-- Your objective --
All of the records must be given again exactly.

Stored dataset items
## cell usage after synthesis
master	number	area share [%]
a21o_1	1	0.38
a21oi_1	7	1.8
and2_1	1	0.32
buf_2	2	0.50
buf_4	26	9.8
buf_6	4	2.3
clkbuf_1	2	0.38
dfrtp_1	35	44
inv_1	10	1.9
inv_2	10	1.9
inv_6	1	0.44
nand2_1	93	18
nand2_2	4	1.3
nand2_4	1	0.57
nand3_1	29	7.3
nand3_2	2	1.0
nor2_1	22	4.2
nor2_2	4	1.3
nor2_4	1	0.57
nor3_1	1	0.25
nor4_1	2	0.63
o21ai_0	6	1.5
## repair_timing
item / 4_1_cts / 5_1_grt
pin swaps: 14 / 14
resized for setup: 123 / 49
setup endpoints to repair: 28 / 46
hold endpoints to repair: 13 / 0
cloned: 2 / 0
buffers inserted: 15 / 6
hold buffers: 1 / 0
[config.mk]
export PLATFORM = sky130hd
export DESIGN_NAME = pc_unit
export DESIGN_NICKNAME = d
export VERILOG_FILES = /design/src/rtl/pc_unit.sv
export SDC_FILE = /design/constraint.sdc
export NUM_CORES = 1
export LEC_CHECK = 0
export ABC_CLOCK_PERIOD_IN_PS = 4059
export CAP_MARGIN = 5
export CORE_MARGIN = 1.5
export CORE_UTILIZATION = 50
export DETAILED_ROUTE_END_ITERATION = 7
export PLACE_DENSITY = 0.73
export SETUP_SLACK_MARGIN = 0.1
export SYNTH_ARGS = -nofsm -noshare
export SYNTH_HDL_FRONTEND = slang
export SYNTH_SLANG_ARGS = --single-unit
[constraint.sdc]
create_clock -name clock -period 4.06 [get_ports clock]
set_input_delay 0.812 -clock clock [delete_from_list [all_inputs] [get_ports clock]]
set_output_delay 0.812 -clock clock [all_outputs]
set_load 0.03 [all_outputs]
==> config.mk <==
export PLATFORM = sky130hd
export DESIGN_NAME = audio_decimator
export DESIGN_NICKNAME = d
export VERILOG_FILES = /design/src/rtl/audio_decimator.sv
export SDC_FILE = /design/constraint.sdc
export NUM_CORES = 1
export LEC_CHECK = 0
export BUFFER_PORTS_ARGS = -buffer_cell sky130_fd_sc_hd__buf_4
export CORE_UTILIZATION = 56
export DETAILED_ROUTE_END_ITERATION = 7
export PLACE_DENSITY = 0.74
export SLEW_MARGIN = 0
export SYNTH_ARGS = -nofsm -noshare
export SYNTH_HDL_FRONTEND = slang
export SYNTH_SLANG_ARGS = --single-unit
==> constraint.sdc <==
create_clock -name clk -period 3.67 [get_ports clk]
set_clock_uncertainty 0.05 [all_clocks]
set_input_delay 0.9175 -clock clk [delete_from_list [all_inputs] [get_ports clk]]
set_output_delay 0.9175 -clock clk [all_outputs]
set_load 0.1 [all_outputs]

-- Task result --
## cell usage after synthesis
master	number	area share [%]
a21o_1	1	0.38
a21oi_1	7	1.8
and2_1	1	0.32
buf_2	2	0.50
buf_4	26	9.8
buf_6	4	2.3
clkbuf_1	2	0.38
dfrtp_1	35	44
inv_1	10	1.9
inv_2	10	1.9
inv_6	1	0.44
nand2_1	93	18
nand2_2	4	1.3
nand2_4	1	0.57
nand3_1	29	7.3
nand3_2	2	1.0
nor2_1	22	4.2
nor2_2	4	1.3
nor2_4	1	0.57
nor3_1	1	0.25
nor4_1	2	0.63
o21ai_0	6	1.5
## repair_timing
item / 4_1_cts / 5_1_grt
pin swaps: 14 / 14
resized for setup: 123 / 49
setup endpoints to repair: 28 / 46
hold endpoints to repair: 13 / 0
cloned: 2 / 0
buffers inserted: 15 / 6
hold buffers: 1 / 0
[config.mk]
export PLATFORM = sky130hd
export DESIGN_NAME = pc_unit
export DESIGN_NICKNAME = d
export VERILOG_FILES = /design/src/rtl/pc_unit.sv
export SDC_FILE = /design/constraint.sdc
export NUM_CORES = 1
export LEC_CHECK = 0
export ABC_CLOCK_PERIOD_IN_PS = 4059
export CAP_MARGIN = 5
export CORE_MARGIN = 1.5
export CORE_UTILIZATION = 50
export DETAILED_ROUTE_END_ITERATION = 7
export PLACE_DENSITY = 0.73
export SETUP_SLACK_MARGIN = 0.1
export SYNTH_ARGS = -nofsm -noshare
export SYNTH_HDL_FRONTEND = slang
export SYNTH_SLANG_ARGS = --single-unit
[constraint.sdc]
create_clock -name clock -period 4.06 [get_ports clock]
set_input_delay 0.812 -clock clock [delete_from_list [all_inputs] [get_ports clock]]
set_output_delay 0.812 -clock clock [all_outputs]
set_load 0.03 [all_outputs]
==> config.mk <==
export PLATFORM = sky130hd
export DESIGN_NAME = audio_decimator
export DESIGN_NICKNAME = d
export VERILOG_FILES = /design/src/rtl/audio_decimator.sv
export SDC_FILE = /design/constraint.sdc
export NUM_CORES = 1
export LEC_CHECK = 0
export BUFFER_PORTS_ARGS = -buffer_cell sky130_fd_sc_hd__buf_4
export CORE_UTILIZATION = 56
export DETAILED_ROUTE_END_ITERATION = 7
export PLACE_DENSITY = 0.74
export SLEW_MARGIN = 0
export SYNTH_ARGS = -nofsm -noshare
export SYNTH_HDL_FRONTEND = slang
export SYNTH_SLANG_ARGS = --single-unit
==> constraint.sdc <==
create_clock -name clk -period 3.67 [get_ports clk]
set_clock_uncertainty 0.05 [all_clocks]
set_input_delay 0.9175 -clock clk [delete_from_list [all_inputs] [get_ports clk]]
set_output_delay 0.9175 -clock clk [all_outputs]
set_load 0.1 [all_outputs]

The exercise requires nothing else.